_About this exercise_
Every line of the records that holds the word "start" should be copied.

_Extracted data_
## design/flow/design.v

```verilog
`timescale 1ns / 1ps
module qtwosComp(
    input [N-2:0] a,
    output [2*N-1:0] b
    );
	reg [2*N-1:0] data;
	reg [2*N-1:0] flip;
	reg [2*N-1:0] out;
	parameter Q = 15;
	parameter N = 32;
	assign b = out;
	always @*
	begin
		data <= a;		 
	end
	always @*
	begin
		flip <= ~a;
	end
	always @*
	begin
		out <= flip + 1;
	end
endmodule
`timescale 1ns / 1ps
module qmult(
    input [N-1:0] a,
    input [N-1:0] b,
    output [N-1:0] c
    );
	wire [2*N-1:0] a_ext;
	wire [2*N-1:0] b_ext;
	wire [2*N-1:0] r_ext;
	reg [2*N-1:0] a_mult;
	reg [2*N-1:0] b_mult;
	reg [2*N-1:0] result;
	reg [N-1:0] retVal;
	parameter Q = 8;
	parameter N = 20;
	qtwosComp #(Q,N) comp_a (a[N-2:0], a_ext);
	qtwosComp #(Q,N) comp_b (b[N-2:0], b_ext);
	qtwosComp #(Q,N) comp_r (result[N-2+Q:Q], r_ext);
	assign c = retVal;
	always @*
	begin
		if(a[N-1] == 1)
			a_mult <= a_ext;
		else
			a_mult <= a;
		if(b[N-1] == 1)
			b_mult <= b_ext;
		else
			b_mult <= b;		
	end 
	always @*
	begin
		result <= a_mult * b_mult;
	end
	always @*
	begin		
		if((a[N-1] == 1 && b[N-1] == 0) || (a[N-1] == 0 && b[N-1] == 1)) begin
			retVal[N-1] <= 1;
			retVal[N-2:0] <= r_ext[N-2:0];
		end
		else begin
			retVal[N-1] <= 0;
			retVal[N-2:0] <= result[N-2+Q:Q];
		end
	end
endmodule
`timescale 1ns / 1ps
module qadd(
    input [N-1:0] a,
    input [N-1:0] b,
    output reg [N-1:0] c
    );
	parameter Q = 15;
	parameter N = 28;
reg [N-1:0] res;
always @* begin
    if ( res[N-2:0] == 0 )
        c = 0;
    else
        c = res;
end
always @*
begin
	if(a[N-1] == 1 && b[N-1] == 1) begin
		res[N-1] = 1;
		res[N-2:0] = a[N-2:0] + b[N-2:0];
	end
	else if(a[N-1] == 0 && b[N-1] == 0) begin
		res[N-1] = 0;
		res[N-2:0] = a[N-2:0] + b[N-2:0];
	end
	else if(a[N-1] == 0 && b[N-1] == 1) begin
		if(a[N-2:0] > b[N-2:0]) begin
			res[N-1] = 0;
			res[N-2:0] = a[N-2:0] - b[N-2:0];
		end
		else begin
			res[N-1] = 1;
		    res[N-2:0] = b[N-2:0] - a[N-2:0];
        end
	end
	else begin
        if(a[N-2:0] > b[N-2:0]) begin
            res[N-1] = 1;
            res[N-2:0] = a[N-2:0] - b[N-2:0];
        end
        else begin
            res[N-1] = 0;
            res[N-2:0] = b[N-2:0] - a[N-2:0];
        end
    end
end
endmodule
`timescale 1ns / 1ps
module negar(
    in,
    neg_in
    );
input logic [N-1:0] in;
output logic [N-1:0] neg_in;
parameter Q = 15;
parameter N = 28;    
logic [N-1:0] aux;
always_comb begin
    if ( in[N-1] == 1) begin
        neg_in[N-1] = 0; 
        neg_in[N-2:0] = in[N-2:0];
    end
    else begin
        neg_in[N-1] = 1;
        neg_in[N-2:0] = in[N-2:0];
    end
end
endmodule
`timescale 1ns / 1ps
module qdiv(
	input [N-1:0] dividend,
	input [N-1:0] divisor,
	input rst,
	input start,
	input clk,
	output reg [N-1:0] quotient_out,
	output complete
	);
	parameter Q = 8;
	parameter N = 20;
	reg [N-1:0] quotient;
	reg [N-1:0] dividend_copy;
	reg [2*(N-1)-1:0] divider_copy;
	reg [5:0] bitn; 
	reg done;
	always @* begin
	   if (dividend[N-2:0] == 0 )
	       quotient_out = 0;
       else
           quotient_out = quotient;
	end
	assign complete = done;
	always @( posedge clk ) 
	begin
		if( rst )
			done <= 1'b1;
		else if( done && start ) begin
			done <= 1'b0;
			bitn <= N+Q-2;
			quotient <= 0;
			dividend_copy <= {1'b0,dividend[N-2:0]};
			divider_copy[2*(N-1)-1] <= 0;
			divider_copy[2*(N-1)-2:N-2] <= divisor[N-2:0];
			divider_copy[N-3:0] <= 0;
			if((dividend[N-1] == 1 && divisor[N-1] == 0) || (dividend[N-1] == 0 && divisor[N-1] == 1))
				quotient[N-1] <= 1;
			else
				quotient[N-1] <= 0;
		end 
		else if(!done) begin
			if(dividend_copy >= divider_copy) begin
				dividend_copy <= dividend_copy - divider_copy;
				quotient[bitn] <= 1'b1;
			end
			divider_copy <= divider_copy >> 1;
			if(bitn == 0)
				done <= 1'b1;
			bitn <= bitn - 1;	
		end
	end
endmodule
`timescale 1ns / 1ps
module bits2temp1(
    clk,
    rst,
    start,
    yk,
    done,
    yT
    );
input wire clk;
input wire rst;
input wire start;
input wire [11:0] yk;
output reg done;
output reg [N-1:0] yT;
parameter Q = 15;
parameter N = 28;
localparam V = 163840;   
localparam inv_res_V = 40662109;  
localparam gain = 9863168;  
localparam c = 32932;  
localparam b = 6619300;   
localparam betha = 8511169;  
localparam dos = 65536;  
localparam S_IDLE = 3'd0;
localparam S_D1S  = 3'd1;
localparam S_D1W  = 3'd2;
localparam S_D2S  = 3'd3;
localparam S_D2W  = 3'd4;
localparam S_D3S  = 3'd5;
localparam S_D3W  = 3'd6;
reg [2:0] state;
reg [N-1:0] bits;
reg [N-1:0] Vg;
reg [N-1:0] gain_Vg;
wire st1 = (state == S_D1S);
wire st2 = (state == S_D2S);
wire st3 = (state == S_D3S);
wire done1, done2, done3;
wire [N-1:0] q_Vg;
qdiv #(Q,N) div_Vg (bits, inv_res_V, rst, st1, clk, q_Vg, done1);
wire [N-1:0] q_gain_Vg;
qdiv #(Q,N) div1 (gain, Vg, rst, st2, clk, q_gain_Vg, done2);
wire [N-1:0] V_gain_Vg;
qmult #(Q,N) mult1 (V, gain_Vg, V_gain_Vg);
wire [N-1:0] neg_V_gain_Vg;
negar #(Q,N) neg2 (V_gain_Vg,neg_V_gain_Vg);
wire [N-1:0] den;
qadd #(Q,N) sum1 ( neg_V_gain_Vg, c, den);
wire [N-1:0] num;
negar #(Q,N) neg1 (b,num);
wire [N-1:0]  aux1;
qdiv #(Q,N) div2 (num, den, rst, st3, clk, aux1, done3);
wire [N-1:0] t_o;
qmult #(Q,N) mult2 (betha, aux1, t_o);
always @(posedge clk) begin
    done <= 1'b0;
    if (rst) begin
        state <= S_IDLE;
    end
    else begin
        case (state)
        S_IDLE: if (start) begin
                    bits <= {1'b0, (yk == 0) ? 12'd1 : yk, {Q{1'b0}}};
                    state <= S_D1S;
                end
        S_D1S:  state <= S_D1W;
        S_D1W:  if (done1) begin
                    Vg <= q_Vg;
                    state <= S_D2S;
                end
        S_D2S:  state <= S_D2W;
        S_D2W:  if (done2) begin
                    gain_Vg <= q_gain_Vg;
                    state <= S_D3S;
                end
        S_D3S:  state <= S_D3W;
        S_D3W:  if (done3) begin
                    yT <= t_o;
                    done <= 1'b1;
                    state <= S_IDLE;
                end
        default: state <= S_IDLE;
        endcase
    end
end
endmodule
`timescale 1ns / 1ps
module lowpass_filter(
    clk,
    rst,
    start,
    yT,
    yT_filt
    );
input logic clk;
input logic rst;
input logic start;
input logic [N-1:0] yT;
output logic [N-1:0] yT_filt;
parameter Q = 15; 
parameter N = 28;
localparam offset = 0;
localparam neg_a1 = 64567; 
localparam a2 = 31813;
localparam a3 = 0; 
localparam a4 = 0;
localparam a5 = 0; 
localparam b0 = 4;
localparam b1 = 7;
localparam b2 = 4;
localparam b3 = 0;
localparam b4 = 0;
localparam b5 = 0;
logic [N-1:0] a1; 
negar #(Q,N) neg0 (neg_a1,a1);
logic [N-1:0] y0; 
logic [N-1:0] y1; 
logic [N-1:0] y2; 
logic [N-1:0] y3;
logic [N-1:0] y4; 
logic [N-1:0] y5;
logic [N-1:0] u1;  
logic [N-1:0] u2;  
logic [N-1:0] u3;  
logic [N-1:0] u4;  
logic [N-1:0] u5; 
always_ff @(posedge clk) begin
    if (rst) begin
        y5 <= 0;
        y4 <= 0;
        y3 <= 0;
        y2 <= 0;
        y1 <= 0;
        y0 <= 0;
        u5 <= 0;
        u4 <= 0;
        u3 <= 0;
        u2 <= 0;
        u1 <= 0;
    end
    else if (start) begin
        y5 <= y4;
        y4 <= y3;
        y3 <= y2;
        y2 <= y1; 
        y1 <= y0;
        y0 <= yT;
        u5 <= u4; 
        u4 <= u3; 
        u3 <= u2;
        u2 <= u1;
        u1 <=  u0 + offset;
    end
end
logic [N-1:0] yb0; 
qmult #(Q,N) multb0 (b0, y0, yb0);
logic [N-1:0] yb1; 
qmult #(Q,N) multb1 (b1, y1, yb1);
logic [N-1:0] yb2; 
qmult #(Q,N) multb2 (b2, y2, yb2);
logic [N-1:0] yb3; 
qmult #(Q,N) multb3 (b3, y3, yb3);
logic [N-1:0] yb4; 
qmult #(Q,N) multb4 (b4, y4, yb4);
logic [N-1:0] yb5; 
qmult #(Q,N) multb5 (b5, y5, yb5);
logic [N-1:0] auxb0;  
qadd #(Q,N) sumb0 (yb0, yb1, auxb0);
logic [N-1:0] auxb1;  
qadd #(Q,N) sumb1 (yb2, yb3, auxb1);
logic [N-1:0] auxb2;  
qadd #(Q,N) sumb2 (yb4, yb5, auxb2);
logic [N-1:0] auxb3;  
qadd #(Q,N) sumb3 (auxb0, auxb1, auxb3);
logic [N-1:0] yb;  
qadd #(Q,N) sumb (auxb2, auxb3, yb);
logic [N-1:0] ua1; 
qmult #(Q,N) multa1 (a1, u1, ua1);
logic [N-1:0] ua2; 
qmult #(Q,N) multa2 (a2, u2, ua2);
logic [N-1:0] ua3; 
qmult #(Q,N) multa3 (a3, u3, ua3);
logic [N-1:0] ua4; 
qmult #(Q,N) multa4 (a4, u4, ua4);
logic [N-1:0] ua5; 
qmult #(Q,N) multa5 (a5, u5, ua5);
logic [N-1:0] auxa1;  
qadd #(Q,N) suma1 (ua1, ua2, auxa1);
logic [N-1:0] auxa2;  
qadd #(Q,N) suma2 (ua3, ua4, auxa2);
logic [N-1:0] auxa3;  
qadd #(Q,N) suma3 (auxa1, auxa2, auxa3);
logic [N-1:0] ua;  
qadd #(Q,N) suma (auxa3, ua5, ua);
logic [N-1:0] ya; 
negar #(Q,N) nega (ua,ya);
logic [N-1:0] u0;  
qadd #(Q,N) sum_ab (yb, ya, u0);
always_ff @(posedge clk) begin
    yT_filt <= u0; 
end
endmodule
`timescale 1ns / 1ps
module pt100_temp (
    input  wire        clk,
    input  wire        rst,
    input  wire        in_valid,
    output wire        in_ready,
    input  wire [11:0] yk,
    output wire        out_valid,
    output wire [27:0] temp,
    output wire [27:0] temp_filt,
    output wire        alarm
    );
parameter Q = 15;
parameter N = 28;
localparam HT = 2457600;  
localparam T_IDLE = 2'd0;
localparam T_CONV = 2'd1;
localparam T_FILT = 2'd2;
localparam T_OUT  = 2'd3;
reg [1:0] tstate;
reg alarm_r;
wire conv_done;
wire [N-1:0] yT;
assign in_ready  = (tstate == T_IDLE);
assign out_valid = (tstate == T_OUT);
assign temp      = yT;
assign alarm     = alarm_r;
wire accept = in_valid && in_ready;
bits2temp1 #(Q,N) conv (
    .clk(clk), .rst(rst), .start(accept), .yk(yk), .done(conv_done), .yT(yT));
lowpass_filter #(Q,N) filt (
    .clk(clk), .rst(rst), .start(conv_done), .yT(yT), .yT_filt(temp_filt));
always @(posedge clk) begin
    if (conv_done)
        alarm_r <= (yT > HT);
end
always @(posedge clk) begin
    if (rst)
        tstate <= T_IDLE;
    else begin
        case (tstate)
        T_IDLE: if (accept) tstate <= T_CONV;
        T_CONV: if (conv_done) tstate <= T_FILT;
        T_FILT: tstate <= T_OUT;
        T_OUT:  tstate <= T_IDLE;
        endcase
    end
end
endmodule
```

_Written solution_
	input start,
		else if( done && start ) begin
    start,
input wire start;
        S_IDLE: if (start) begin
    start,
input logic start;
    else if (start) begin
    .clk(clk), .rst(rst), .start(accept), .yk(yk), .done(conv_done), .yT(yT));
    .clk(clk), .rst(rst), .start(conv_done), .yT(yT), .yT_filt(temp_filt));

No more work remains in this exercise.